Seafood and you may testing

Inside the spawning 12 months (later booleaf wrasse were trapped from the hook and range inside the seaside seas close to the Fisheries Lookup Research, Kyushu School and you will relocated to the new research. Fish was indeed kept in five-hundred-litre fiberglass tanks which have blocked seawater, less than natural go out-size and water temperature, and you may fed krill and you may real time hermit crab daily. Immediately following guaranteeing everyday spawning, 4–six people seafood (weight – g, overall duration 113–159 mm) had been tested at , , , and hours. Fish have been anesthetized with 2-phenoxyethanol (3 hundred ppm), and you will blood samples was in fact gathered about caudal vessel using syringes fitting that have twenty-five-grams getting 20 min. The latest split serum was kept in the ?30°C until assayed to own steroid level. Shortly after bloodstream sampling, fish was slain of the decapitation, and the ovaries were dissected aside. To have ovarian histology, short ovarian fragments was indeed fixed into the Bouin’s provider, dehydrated, and you may inserted inside Technovit resin (Kulzer, Wehrheim). The fresh developmental levels away from oocytes was in fact before said (Matsuyama et al., 1998b).

Brand new developmental grade of one’s prominent oocytes in the seafood compiled during the , , and hour was basically tertiary yolk (TY), early migratory nucleus (EMN), and late migratory nucleus (LMN) degrees, correspondingly. The greatest hair follicles from the seafood sampled at hr, in which germinal vesicle dysfunction (GVBD) had already took place additionally the cytoplasm try transparent on account of yolk proteolysis and you can moisture, was indeed known as adult (M) phase.

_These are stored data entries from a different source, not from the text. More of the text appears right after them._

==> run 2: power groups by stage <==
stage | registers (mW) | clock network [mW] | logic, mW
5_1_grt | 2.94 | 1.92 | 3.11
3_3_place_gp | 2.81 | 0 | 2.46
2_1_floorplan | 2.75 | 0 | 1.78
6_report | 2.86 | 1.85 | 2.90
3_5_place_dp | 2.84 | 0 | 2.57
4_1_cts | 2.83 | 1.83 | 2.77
$ cat config.mk
export PLATFORM = sky130hd
export DESIGN_NAME = i2c_cmd_queue_flat
export DESIGN_NICKNAME = d
export VERILOG_FILES = /design/src/rtl/i2c_cmd_queue_if.sv /design/src/rtl/i2c_cmd_queue.sv /design/src/flat_wrapper.sv
export SDC_FILE = /design/constraint.sdc
export NUM_CORES = 1
export LEC_CHECK = 0
export BUFFER_PORTS_ARGS = -buffer_cell sky130_fd_sc_hd__buf_2
export CORE_MARGIN = 2
export CORE_UTILIZATION = 46
export CTS_BUF_LIST = sky130_fd_sc_hd__clkbuf_2 sky130_fd_sc_hd__clkbuf_4 sky130_fd_sc_hd__clkbuf_8
export CTS_CLUSTER_DIAMETER = 80
export DETAILED_ROUTE_END_ITERATION = 10
export PLACE_DENSITY = 0.69
export SYNTH_ARGS = -nofsm -noshare
export SYNTH_HDL_FRONTEND = slang
export SYNTH_SLANG_ARGS = --single-unit
$ cat constraint.sdc
create_clock -name clk -period 2.6 [get_ports clk]
set_input_delay 0.52 -clock clk [delete_from_list [all_inputs] [get_ports clk]]
set_output_delay 0.52 -clock clk [all_outputs]
set_load 0.02 [all_outputs]
`config.mk`:
```
export PLATFORM = sky130hd
export DESIGN_NAME = mole_ctrl_flat
export DESIGN_NICKNAME = d
export VERILOG_FILES = /design/src/rtl/mole_pkg.sv /design/src/rtl/mole_if.sv /design/src/rtl/mole_lfsr.sv /design/src/rtl/mole_ctrl.sv /design/src/flat_wrapper.sv
export SDC_FILE = /design/constraint.sdc
export NUM_CORES = 1
export LEC_CHECK = 0
export BUFFER_PORTS_ARGS = -buffer_cell sky130_fd_sc_hd__buf_2
export CAP_MARGIN = 0
export CORE_MARGIN = 4
export CORE_UTILIZATION = 56
export DETAILED_ROUTE_END_ITERATION = 12
export PLACE_DENSITY = 0.89
export SETUP_SLACK_MARGIN = 0.1
export SYNTH_ARGS = -nofsm -noshare
export SYNTH_HDL_FRONTEND = slang
export SYNTH_SLANG_ARGS = --single-unit
```
`constraint.sdc`:
```
create_clock -name clk -period 2.2 [get_ports clk]
set_input_delay 0.22 -clock clk [delete_from_list [all_inputs] [get_ports clk]]
set_output_delay 0.22 -clock clk [all_outputs]
set_load 0.005 [all_outputs]
```
`src/rtl/mole_pkg.sv`:
```
// mole_pkg: shared types and constants for the whack-a-mole control stage.
//   - mole_state_e : control FSM states (idle, mole shown, waiting for tick, game over)
//   - LfsrWidth / LfsrTaps : 16-bit Galois LFSR, taps 16,14,13,11
//   - pos_width()  : bits needed to index N_HOLES holes
package mole_pkg;

  localparam int unsigned LfsrWidth = 16;
  // Right-shifting Galois form: taps 16,14,13,11 map to bits 15,13,12,10.
  localparam logic [LfsrWidth-1:0] LfsrTaps = 16'hB400;

  typedef enum logic [1:0] {
    StIdle,
    StShow,
    StWait,
    StOver
  } mole_state_e;

  function automatic int unsigned pos_width(input int unsigned n_holes);
    return (n_holes > 1) ? $clog2(n_holes) : 1;
  endfunction

endpackage

```
`src/rtl/mole_if.sv`:
```
// mole_if: game-side signal bundle between the board and mole_ctrl.
//   master : drives move_clk, start, btn; observes the game outputs
//   slave  : mole_ctrl side
//   move_clk  divided square wave from the move-rate divider
//   start     start/restart request (level)
//   btn       debounced buttons, active high
//   mole      one-hot lit hole, zero when dark
//   score     saturating hit count
//   misses    miss count
//   hit       one-cycle pulse per hit
//   game_over high while the game is over
interface mole_if #(
  parameter int unsigned N_HOLES = 4,
  parameter int unsigned SCORE_W = 8
);
  logic               move_clk;
  logic               start;
  logic [N_HOLES-1:0] btn;
  logic [N_HOLES-1:0] mole;
  logic [SCORE_W-1:0] score;
  logic [2:0]         misses;
  logic               hit;
  logic               game_over;

  modport master (
    output move_clk, start, btn,
    input  mole, score, misses, hit, game_over
  );

  modport slave (
    input  move_clk, start, btn,
    output mole, score, misses, hit, game_over
  );
endinterface

```
`src/rtl/mole_lfsr.sv`:
```
// mole_lfsr: free-running 16-bit Galois LFSR, steps every clk cycle.
//   clk   system clock
//   rst   synchronous active-high reset, loads SEED (must be nonzero)
//   state current LFSR contents
module mole_lfsr
  import mole_pkg::*;
#(
  parameter logic [LfsrWidth-1:0] SEED = 16'hACE1
) (
  input  logic                 clk,
  input  logic                 rst,
  output logic [LfsrWidth-1:0] state
);

  logic [LfsrWidth-1:0] lfsr_q, lfsr_d;

  always_comb begin
    lfsr_d = lfsr_q >> 1;
    if (lfsr_q[0]) lfsr_d = lfsr_d ^ LfsrTaps;
  end

  always_ff @(posedge clk) begin
    if (rst) lfsr_q <= SEED;
    else     lfsr_q <= lfsr_d;
  end

  assign state = lfsr_q;

endmodule

```
`src/rtl/mole_ctrl.sv`:
```
// mole_ctrl: whack-a-mole game control. Turns rising edges of the slow move clock into move
// ticks, places the mole from an LFSR, scores presses on the lit hole and ends the game after
// MAX_MISS missed ticks. All outputs are registered (one cycle after the deciding input).
//   clk  system clock        rst  synchronous active-high reset
//   bus  mole_if.slave: move_clk, start, btn in; mole, score, misses, hit, game_over out
// Optional build macro MOLE_NO_REPEAT_EN: a reposition that would land on the current hole
// moves one hole further instead, so the mole never shows twice in a row in the same hole.
module mole_ctrl
  import mole_pkg::*;
#(
  parameter int unsigned          N_HOLES   = 4,
  parameter int unsigned          SCORE_W   = 8,
  parameter int unsigned          MAX_MISS  = 3,
  parameter logic [LfsrWidth-1:0] LFSR_SEED = 16'hACE1
) (
  input logic   clk,
  input logic   rst,
  mole_if.slave bus
);

  localparam int unsigned        PosW      = pos_width(N_HOLES);
  localparam logic [SCORE_W-1:0] ScoreMax  = '1;
  localparam logic [2:0]         MissLimit = 3'(MAX_MISS);
  localparam logic [N_HOLES-1:0] OneHot0   = N_HOLES'(1);

  logic [LfsrWidth-1:0] lfsr;
  logic                 move_clk_q, tick;
  logic [N_HOLES-1:0]   btn_q, press;
  mole_state_e          state_q, state_d;
  logic [PosW-1:0]      pos_q, pos_d, cand, repos;
  logic [SCORE_W-1:0]   score_q, score_d;
  logic [2:0]           misses_q, misses_d;
  logic                 hit_q, hit_d;
  logic [N_HOLES-1:0]   mole_q, mole_d;
  logic                 game_over_q;
  logic                 unused_lfsr;

  mole_lfsr #(
    .SEED (LFSR_SEED)
  ) u_lfsr (
    .clk   (clk),
    .rst   (rst),
    .state (lfsr)
  );

  assign cand        = lfsr[PosW-1:0];
  assign unused_lfsr = ^lfsr[LfsrWidth-1:PosW];

  assign tick  = bus.move_clk & ~move_clk_q;
  assign press = bus.btn & ~btn_q;

`ifdef MOLE_NO_REPEAT_EN
  // N_HOLES is a power of two, so the wrap of pos_q + 1 is the modulo.
  assign repos = (cand == pos_q) ? pos_q + PosW'(1) : cand;
`else
  assign repos = cand;
`endif

  always_comb begin
    state_d  = state_q;
    pos_d    = pos_q;
    score_d  = score_q;
    misses_d = misses_q;
    hit_d    = 1'b0;
    unique case (state_q)
      StIdle, StOver: begin
        if (bus.start) begin
          score_d  = '0;
          misses_d = '0;
          pos_d    = repos;
          state_d  = StShow;
        end
      end
      StShow: begin
        if (press[pos_q]) begin
          // A hit landing on a tick takes priority: no miss, mole moves straight on.
          hit_d   = 1'b1;
          pos_d   = repos;
          state_d = tick ? StShow : StWait;
          if (score_q != ScoreMax) score_d = score_q + SCORE_W'(1);
        end else if (tick) begin
          misses_d = misses_q + 3'd1;
          if (misses_d == MissLimit) state_d = StOver;
          else                       pos_d   = repos;
        end
      end
      StWait: begin
        if (tick) state_d = StShow;
      end
      default: state_d = StIdle;
    endcase
  end

  // Output image is computed from the next state so mole/game_over are registered.
  always_comb begin
    mole_d = '0;
    if (state_d == StShow) mole_d = OneHot0 << pos_d;
  end

  always_ff @(posedge clk) begin
    if (rst) begin
      move_clk_q  <= 1'b0;
      btn_q       <= '0;
      state_q     <= StIdle;
      pos_q       <= '0;
      score_q     <= '0;
      misses_q    <= '0;
      hit_q       <= 1'b0;
      mole_q      <= '0;
      game_over_q <= 1'b0;
    end else begin
      move_clk_q  <= bus.move_clk;
      btn_q       <= bus.btn;
      state_q     <= state_d;
      pos_q       <= pos_d;
      score_q     <= score_d;
      misses_q    <= misses_d;
      hit_q       <= hit_d;
      mole_q      <= mole_d;
      game_over_q <= (state_d == StOver);
    end
  end

  assign bus.mole      = mole_q;
  assign bus.score     = score_q;
  assign bus.misses    = misses_q;
  assign bus.hit       = hit_q;
  assign bus.game_over = game_over_q;

endmodule

```
`src/flat_wrapper.sv`:
```
// flat-port wrapper written by rule: the top's interface ports become plain ports
module mole_ctrl_flat import mole_pkg::*;
#(
  parameter int unsigned          N_HOLES   = 4,
  parameter int unsigned          SCORE_W   = 8,
  parameter int unsigned          MAX_MISS  = 3,
  parameter logic [LfsrWidth-1:0] LFSR_SEED = 16'hACE1
)
  (clk, rst, bus_move_clk, bus_start, bus_btn, bus_mole, bus_score, bus_misses, bus_hit, bus_game_over);
  mole_if #(.N_HOLES(N_HOLES), .SCORE_W(SCORE_W)) bus_i ();
  input logic clk;
  input logic rst;
  input wire logic [$bits(bus_i.move_clk)-1:0] bus_move_clk;
  input wire logic [$bits(bus_i.start)-1:0] bus_start;
  input wire logic [$bits(bus_i.btn)-1:0] bus_btn;
  output wire logic [$bits(bus_i.mole)-1:0] bus_mole;
  output wire logic [$bits(bus_i.score)-1:0] bus_score;
  output wire logic [$bits(bus_i.misses)-1:0] bus_misses;
  output wire logic [$bits(bus_i.hit)-1:0] bus_hit;
  output wire logic [$bits(bus_i.game_over)-1:0] bus_game_over;
  assign bus_i.move_clk = bus_move_clk;
  assign bus_i.start = bus_start;
  assign bus_i.btn = bus_btn;
  assign bus_mole = bus_i.mole;
  assign bus_score = bus_i.score;
  assign bus_misses = bus_i.misses;
  assign bus_hit = bus_i.hit;
  assign bus_game_over = bus_i.game_over;
  mole_ctrl #(.N_HOLES(N_HOLES), .SCORE_W(SCORE_W), .MAX_MISS(MAX_MISS), .LFSR_SEED(LFSR_SEED)) u_core (.clk(clk), .rst(rst), .bus(bus_i));
endmodule
```
==> run metrics <==
status complete, no violations; Ports 25; vias in the first global route 1446; Multi-input gate area between 0.001 and 0.0015 mm^2; first-pass GRT wire length 6330 um; GRT Residual Overflow 0; final hold violation count 0; Max Root-Sink Buffers 2; Crit path required time 2500 ps; family with the most delay on the worst path compound AO/OA/AOI/OAI gates; cell count of the worst hold path 2; core area between 0.003 and 0.004 mm^2; Final TNS setup 0 ps; fin area between 0.002 and 0.0025 mm^2; Worst VDD drop ~0.48 mV; Net Sw Frac 0.325; Rows 20; clk_skew approximately 7.7 ps; total chip power ~1700 uW; DP HPWL 2640 um; GP Congestion 0.798; drt pass-1 iters 4; Layout Nets roughly 240; final antenna-violating net count 0; Critical Path Slowest Stage Cell mux4_2; WHS Endpoint u_core.btn_q[1]$_SDFF_PP0_; Worst R2R Setup Slack about 160 ps; maxcap violations 0; Cells after Synth a little under 200; worst reg2reg path depth 5; FF+latch count, synth between 40 and 50; DRC 0; Worst Hold Class input port to flop; Mapped Nets 209; Global Route Usage Sum 0.190; Initial Util 0.601; initial antenna violation count 0; clock-pin slew on the worst setup and hold paths 130 ps; power share of the clock group 0.225; Register Area approximately 840 um^2; die span in x about 66 um; Logic pwr share 0.282; Hold Slack around 100 ps; number of fill cells 238; post-synthesis sequential area ratio 0.447; final core occ 0.702; Routed WL a little under 4000 um; Netlist cell types 42; CTS root buffer clkbuf_4; final period utilization 0.926; routed via count roughly 1.5k; DR WL/cell ~14 um; port buffer count 24; Seq pwr share 0.493; cell internal pwr 1150 uW; CP Cell Sequence inv_2 -> mux4_2 -> a221o_1 -> a32oi_4 -> nor2b_1; Area after DPL between 0.002 and 0.0025 mm^2; TritonCTS clock tree done; Worst EP arrival approximately 2300 ps; CTS Hold Buffers Added 0; Switching Power between 500 and 600 uW; Worst setup EP type flop; DRT iter0 DRCs ~150; TritonCTS Buffers 5; Critical Setup Path Class flop to flop; syn_area_per_cell about 9.6 um^2; RSZ-0062 raised after global routing true; routed vias/inst 5.48; worst skew pair latency around 360 ps; Final Setup Violations 0; CP bufs+invs 1; CP Launch Type flop; Layout area overhead 16.9%; hold path start bus_btn[1]; Slew @ Worst Pin approximately 570 ps; Rel. slew slack 0.619; min cycle time layout 2040 ps; mapped cell area about 0.0019 mm^2; Worst Setup SP u_core.pos_q[0]$_SDFF_PP0_; reg2reg start u_core.pos_q[0]$_SDFF_PP0_; H-tree depth 2; R2R Path End u_core.bus.game_over$_SDFF_PP0_; LEAKAGE 0.000870 uW; yosys warns 0; share of cells above drive strength 1 0.276; Die Y between 60 and 70 um; CP Max Fanout 6; Die ar. roughly 0.0043 mm^2; number of diodes 0; CTS Sinks 42; max frequency 491 MHz; Final Max Tran Viols 0; largest net degree at the start of global routing 29; pwr dens 775 mW/mm^2; Critical Path Max Stage Delay about 580 ps
===== config.mk =====
export PLATFORM = sky130hd
export DESIGN_NAME = stepper_step_gen
export DESIGN_NICKNAME = d
export VERILOG_FILES = /design/src/rtl/stepper_step_gen.sv
export SDC_FILE = /design/constraint.sdc
export NUM_CORES = 1
export LEC_CHECK = 0
export ABC_AREA = 1
export BUFFER_PORTS_ARGS = -buffer_cell sky130_fd_sc_hd__buf_2
export CORE_UTILIZATION = 47
export DETAILED_ROUTE_END_ITERATION = 6
export GPL_TIMING_DRIVEN = 0
export PLACE_DENSITY = 0.73
export SYNTH_ARGS = -nofsm -noshare
export SYNTH_HDL_FRONTEND = slang
export SYNTH_SLANG_ARGS = --single-unit
export TNS_END_PERCENT = 50

===== constraint.sdc =====
create_clock -name clock -period 2 [get_ports clock]
set_input_delay 0.2 -clock clock [delete_from_list [all_inputs] [get_ports clock]]
set_output_delay 0.2 -clock clock [all_outputs]
set_load 0.02 [all_outputs]
`src/rtl/serial_frame_tx_if.sv`:
```
// Bundle of the transmitter's request, bit-rate enable and serial line signals.
interface serial_frame_tx_if #(
  parameter int PORT_W = 2,
  parameter int LEN_W  = 4
);
  localparam int DATA_W = 2**LEN_W - 1;

  logic              clkEN;
  logic              start;
  logic [PORT_W-1:0] port;
  logic [LEN_W-1:0]  len;
  logic [DATA_W-1:0] data;
  logic              SerOut;
  logic              busy;
  logic              serOut_valid;
  logic              done;

  // Frame source side: drives the request and the bit-rate enable.
  modport master (
    output clkEN, start, port, len, data,
    input  SerOut, busy, serOut_valid, done
  );

  // Transmitter side.
  modport slave (
    input  clkEN, start, port, len, data,
    output SerOut, busy, serOut_valid, done
  );
endinterface

```
`src/rtl/serial_frame_tx.sv`:
```
// Serial frame transmitter: start bit, port field, length field, then len
// payload bits, all MSB first, one bit per clkEN edge. The line idles high.
module serial_frame_tx #(
  parameter int PORT_W = 2,
  parameter int LEN_W  = 4
) (
  input  logic               clk,
  input  logic               reset,
  serial_frame_tx_if.slave   bus
);
  localparam int DATA_W = 2**LEN_W - 1;
  localparam int MAX_N  = (DATA_W > PORT_W) ? ((DATA_W > LEN_W) ? DATA_W : LEN_W)
                                            : ((PORT_W > LEN_W) ? PORT_W : LEN_W);
  localparam int SH_W   = MAX_N;
  localparam int CNT_W  = $clog2(MAX_N + 1);
  localparam logic [CNT_W-1:0] CNT_ONE = CNT_W'(1);

  // State names the bit currently on the line.
  typedef enum logic [2:0] {IDLE, ARMED, START, PORT, LEN, DATA} state_t;

  state_t            state_q, state_d;
  logic [CNT_W-1:0]  cnt_q, cnt_d;      // bits left in the current field after this one
  logic [SH_W-1:0]   sh_q, sh_d;        // current field, left-aligned; MSB is on the line
  logic [PORT_W-1:0] port_q, port_d;
  logic [LEN_W-1:0]  len_q, len_d;
  logic [DATA_W-1:0] data_q, data_d;
  logic              ser_q, ser_d;
  logic              busy_q, busy_d;
  logic              valid_q, valid_d;
  logic              done_q, done_d;

  // Each field is left-aligned in the shifter so its first bit sits at the MSB.
  // The payload is aligned so that data[len-1] is sent first and bits above it never are.
  logic [SH_W-1:0] port_al, len_al, data_al, sh_shift;
  assign port_al  = SH_W'(port_q) << (SH_W - PORT_W);
  assign len_al   = SH_W'(len_q)  << (SH_W - LEN_W);
  assign data_al  = SH_W'(data_q) << (SH_W - int'(len_q));
  assign sh_shift = sh_q << 1;

  // Next-state and next-output logic for the frame sequencer.
  always_comb begin
    // NOTE: every signal gets a default before the case so no path leaves one unassigned (no latches).
    state_d = state_q;
    cnt_d   = cnt_q;
    sh_d    = sh_q;
    port_d  = port_q;
    len_d   = len_q;
    data_d  = data_q;
    ser_d   = ser_q;
    busy_d  = busy_q;
    valid_d = valid_q;
    done_d  = 1'b0;

    unique case (state_q)
      IDLE: begin
        ser_d   = 1'b1;
        busy_d  = 1'b0;
        valid_d = 1'b0;
        cnt_d   = '0;
        if (bus.start) begin
          port_d  = bus.port;
          len_d   = bus.len;
          data_d  = bus.data;
          busy_d  = 1'b1;
          state_d = ARMED;
        end
      end
      ARMED: if (bus.clkEN) begin
        ser_d   = 1'b0;
        state_d = START;
      end
      START: if (bus.clkEN) begin
        sh_d    = port_al;
        ser_d   = port_al[SH_W-1];
        cnt_d   = CNT_W'(PORT_W - 1);
        state_d = PORT;
      end
      PORT: if (bus.clkEN) begin
        if (cnt_q == '0) begin
          sh_d    = len_al;
          ser_d   = len_al[SH_W-1];
          cnt_d   = CNT_W'(LEN_W - 1);
          state_d = LEN;
        end else begin
          sh_d  = sh_shift;
          ser_d = sh_shift[SH_W-1];
          cnt_d = cnt_q - CNT_ONE;
        end
      end
      LEN: if (bus.clkEN) begin
        if (cnt_q != '0) begin
          sh_d  = sh_shift;
          ser_d = sh_shift[SH_W-1];
          cnt_d = cnt_q - CNT_ONE;
        end else if (len_q != '0) begin
          sh_d    = data_al;
          ser_d   = data_al[SH_W-1];
          cnt_d   = CNT_W'(len_q) - CNT_ONE;
          valid_d = 1'b1;
          state_d = DATA;
        end else begin
          ser_d   = 1'b1;
          busy_d  = 1'b0;
          done_d  = 1'b1;
          state_d = IDLE;
        end
      end
      DATA: if (bus.clkEN) begin
        if (cnt_q == '0) begin
          ser_d   = 1'b1;
          busy_d  = 1'b0;
          valid_d = 1'b0;
          done_d  = 1'b1;
          state_d = IDLE;
        end else begin
          sh_d  = sh_shift;
          ser_d = sh_shift[SH_W-1];
          cnt_d = cnt_q - CNT_ONE;
        end
      end
      default: state_d = IDLE;
    endcase
  end

  // State, captured fields and registered outputs; reset aborts any frame at once.
  always_ff @(posedge clk or negedge reset) begin
    if (!reset) begin
      // NOTE: captured fields are cleared too, so an aborted frame leaves nothing behind.
      state_q <= IDLE;
      cnt_q   <= '0;
      sh_q    <= '0;
      port_q  <= '0;
      len_q   <= '0;
      data_q  <= '0;
      ser_q   <= 1'b1;
      busy_q  <= 1'b0;
      valid_q <= 1'b0;
      done_q  <= 1'b0;
    end else begin
      // NOTE: non-blocking assignments so every register samples the pre-edge values.
      state_q <= state_d;
      cnt_q   <= cnt_d;
      sh_q    <= sh_d;
      port_q  <= port_d;
      len_q   <= len_d;
      data_q  <= data_d;
      ser_q   <= ser_d;
      busy_q  <= busy_d;
      valid_q <= valid_d;
      done_q  <= done_d;
    end
  end

  assign bus.SerOut       = ser_q;
  assign bus.busy         = busy_q;
  assign bus.serOut_valid = valid_q;
  assign bus.done         = done_q;
endmodule

```
`src/flat_wrapper.sv`:
```
// flat-port wrapper written by rule: the top's interface ports become plain ports
module serial_frame_tx_flat 
#(
  parameter int PORT_W = 2,
  parameter int LEN_W  = 4
)
  (clk, reset, bus_clkEN, bus_start, bus_port, bus_len, bus_data, bus_SerOut, bus_busy, bus_serOut_valid, bus_done);
  serial_frame_tx_if #(.PORT_W(PORT_W), .LEN_W(LEN_W)) bus_i ();
  input  logic clk;
  input  logic reset;
  input wire logic [$bits(bus_i.clkEN)-1:0] bus_clkEN;
  input wire logic [$bits(bus_i.start)-1:0] bus_start;
  input wire logic [$bits(bus_i.port)-1:0] bus_port;
  input wire logic [$bits(bus_i.len)-1:0] bus_len;
  input wire logic [$bits(bus_i.data)-1:0] bus_data;
  output wire logic [$bits(bus_i.SerOut)-1:0] bus_SerOut;
  output wire logic [$bits(bus_i.busy)-1:0] bus_busy;
  output wire logic [$bits(bus_i.serOut_valid)-1:0] bus_serOut_valid;
  output wire logic [$bits(bus_i.done)-1:0] bus_done;
  assign bus_i.clkEN = bus_clkEN;
  assign bus_i.start = bus_start;
  assign bus_i.port = bus_port;
  assign bus_i.len = bus_len;
  assign bus_i.data = bus_data;
  assign bus_SerOut = bus_i.SerOut;
  assign bus_busy = bus_i.busy;
  assign bus_serOut_valid = bus_i.serOut_valid;
  assign bus_done = bus_i.done;
  serial_frame_tx #(.PORT_W(PORT_W), .LEN_W(LEN_W)) u_core (.clk(clk), .reset(reset), .bus(bus_i));
endmodule
```
### config.mk
export PLATFORM = sky130hd
export DESIGN_NAME = ext_sram_ctl
export DESIGN_NICKNAME = d
export VERILOG_FILES = /design/src/rtl/ext_sram_ctl.sv
export SDC_FILE = /design/constraint.sdc
export NUM_CORES = 1
export LEC_CHECK = 0
export BUFFER_PORTS_ARGS = -buffer_cell sky130_fd_sc_hd__buf_2
export CORE_ASPECT_RATIO = 1.25
export CORE_UTILIZATION = 58
export CTS_BUF_LIST = sky130_fd_sc_hd__clkbuf_16
export DETAILED_ROUTE_END_ITERATION = 8
export HOLD_SLACK_MARGIN = 0.02
export PLACE_DENSITY = 0.83
export SLEW_MARGIN = 15
export SYNTH_ARGS = -nofsm -noshare
export SYNTH_HDL_FRONTEND = slang
export SYNTH_SLANG_ARGS = --single-unit
### constraint.sdc
create_clock -name clk -period 5.9 [get_ports clk]
set_clock_uncertainty 0.2 [all_clocks]
set_input_delay 0.59 -clock clk [delete_from_list [all_inputs] [get_ports clk]]
set_output_delay 0.59 -clock clk [all_outputs]
set_load 0.01 [all_outputs]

Having white microscopy, 4-?m-heavy sections was in fact slashed and you can tarnished with step 1% toluidine blue soluton

Ovarian follicles collected at hr were used for in vitro incubation with radiolabeled steroid precursors. After decapitation, the ovaries were removed and placed in ice-cold Ringer’s solution (140 mM NaCl, 5 mM KCl, 2 mM CaCl₂, 0.8 mM MgSO₄, 1.5 mM NaH₂PO₄, 2 mM NaHCO₃, 20 mM Hepes, pH adjusted to 7.5 with 1 N NaOH). The largest follicles (n=250) were isolated and gathered with forceps and pipettes. After removing of excess solution, follicles were frozen in liquid nitrogen and stored at ?80°C until use. Our preliminary experiments revealed that there was little difference in the steroid metabolic patterns during the incubation with frozen and intact follicles.

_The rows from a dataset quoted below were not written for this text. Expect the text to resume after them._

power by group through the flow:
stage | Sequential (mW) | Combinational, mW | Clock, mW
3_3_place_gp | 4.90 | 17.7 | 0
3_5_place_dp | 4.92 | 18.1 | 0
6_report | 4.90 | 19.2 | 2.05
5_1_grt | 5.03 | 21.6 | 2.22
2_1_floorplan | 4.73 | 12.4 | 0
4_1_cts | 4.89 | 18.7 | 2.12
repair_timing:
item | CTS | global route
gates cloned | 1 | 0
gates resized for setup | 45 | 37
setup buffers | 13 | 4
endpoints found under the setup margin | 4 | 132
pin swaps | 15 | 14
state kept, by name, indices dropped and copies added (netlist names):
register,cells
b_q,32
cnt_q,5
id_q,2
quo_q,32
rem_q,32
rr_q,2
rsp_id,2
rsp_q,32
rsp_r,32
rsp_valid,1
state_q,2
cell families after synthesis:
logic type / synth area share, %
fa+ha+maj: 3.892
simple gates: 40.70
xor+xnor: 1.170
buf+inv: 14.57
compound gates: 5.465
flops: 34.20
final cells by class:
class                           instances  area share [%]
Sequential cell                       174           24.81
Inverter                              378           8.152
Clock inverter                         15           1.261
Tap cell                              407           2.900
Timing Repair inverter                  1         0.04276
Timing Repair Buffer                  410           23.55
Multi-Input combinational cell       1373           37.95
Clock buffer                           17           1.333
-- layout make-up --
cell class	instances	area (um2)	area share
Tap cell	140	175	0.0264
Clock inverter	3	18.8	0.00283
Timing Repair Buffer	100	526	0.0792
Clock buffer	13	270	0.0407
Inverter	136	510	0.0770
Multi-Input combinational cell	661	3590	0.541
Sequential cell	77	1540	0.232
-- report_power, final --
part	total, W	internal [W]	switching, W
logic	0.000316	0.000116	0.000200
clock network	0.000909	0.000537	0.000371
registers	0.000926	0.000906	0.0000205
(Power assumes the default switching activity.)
--- config.mk ---
export PLATFORM = sky130hd
export DESIGN_NAME = div_arbiter_flat
export DESIGN_NICKNAME = d
export VERILOG_FILES = /design/src/rtl/div_arbiter_if.sv /design/src/rtl/div_arbiter.sv /design/src/flat_wrapper.sv
export SDC_FILE = /design/constraint.sdc
export NUM_CORES = 1
export LEC_CHECK = 0
export ABC_AREA = 1
export BUFFER_PORTS_ARGS = -buffer_cell sky130_fd_sc_hd__buf_2
export CAP_MARGIN = 30
export CORE_AREA = 2 2 137 139
export DETAILED_ROUTE_END_ITERATION = 8
export DIE_AREA = 0 0 139 141
export GPL_TIMING_DRIVEN = 0
export PLACE_DENSITY_LB_ADDON = 0.08
export SYNTH_ARGS = -nofsm -noshare
export SYNTH_HDL_FRONTEND = slang
export SYNTH_SLANG_ARGS = --single-unit
--- constraint.sdc ---
create_clock -name clk -period 1.9 [get_ports clk]
set_input_delay 0.19 -clock clk [delete_from_list [all_inputs] [get_ports clk]]
set_output_delay 0.19 -clock clk [all_outputs]
set_load 0.02 [all_outputs]
--- src/rtl/div_arbiter_if.sv ---
// Bundle between the requesting stages, the shared divider and div_arbiter.
// slave = arbiter side, master = requesters plus divider side.
interface div_arbiter_if #(
    parameter int N = 4
);
    logic [N-1:0]    req;
    logic [32*N-1:0] a_in;
    logic [16*N-1:0] b_in;
    logic [N-1:0]    gnt;
    logic [N-1:0]    done;
    logic [31:0]     q_out;
    logic [15:0]     r_out;
    logic            dz_out;
    logic            busy;
    logic [31:0]     div_a;
    logic [15:0]     div_b;
    logic            div_start;
    logic            div_clrn;
    logic [31:0]     div_q;
    logic [15:0]     div_r;
    logic            div_ready;

    modport slave (
        input  req, a_in, b_in, div_q, div_r, div_ready,
        output gnt, done, q_out, r_out, dz_out, busy,
        output div_a, div_b, div_start, div_clrn
    );

    modport master (
        output req, a_in, b_in, div_q, div_r, div_ready,
        input  gnt, done, q_out, r_out, dz_out, busy,
        input  div_a, div_b, div_start, div_clrn
    );
endinterface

250 follicles were placed in a 10-ml glass tube with 1 ml of sucrose buffer (250 mM sucrose, 20 mM Hepes, pH adjusted to 7.6 with 1 N NaOH). Ten pmol of [ 3 H]P5, [ 3 H]17-P, [ 14 C]DHEA, [ 14 C]AD, [ 14 C]T, or [ 3 H]E1 were dissolved in 150 ?l sucrose buffer. Coenzymes (NAD, NADH, NADP, and NADPH; 10 mM each) were dissolved in a solution that consisted of 100 ?l MgCl₂ (20 mM) and 50 ?l citrate buffer (5 mM, pH 7.3). At the start of incubation, both radiolabeled precursor and coenzymes solutions were added to the incubation media. Incubations were performed at 20°C for 2 hr with constant shaking. At the end of incubation, steroids were extracted three times from the media with 4 ml dichloromethane. The extract was concentrated and applied to a thin layer chromatography (TLC) plate (60F254; Merck, Darmstadt, Germany) with non-radioactive standard steroids, i.e., E1, E2, AD, T, progesterone, 17-P, and 17,20?-dihydroxy-4-pregnen-3-one (17,20?-P), and then developed in benzene:acetone (4:1). Radioactive steroid metabolites were analyzed with a BAS 1500 bio-imaging analyzer (Fuji Film, Tokyo), and standard E1 and E2 were visualized by exposure to iodine vapor. Other standard steroids were detected by UV absorption at 254 nm. Radioactive steroids were scraped from the TLC plates and extracted three vanilla umbrella giriÅŸ times with 3 ml diethyl ether. Some radioactive metabolites were further separated in different solvent systems. Radiolabeled steroid metabolites were identified by their chromatographic mobility in TLC and by recrystallization as described by Axelrod et al. (1965).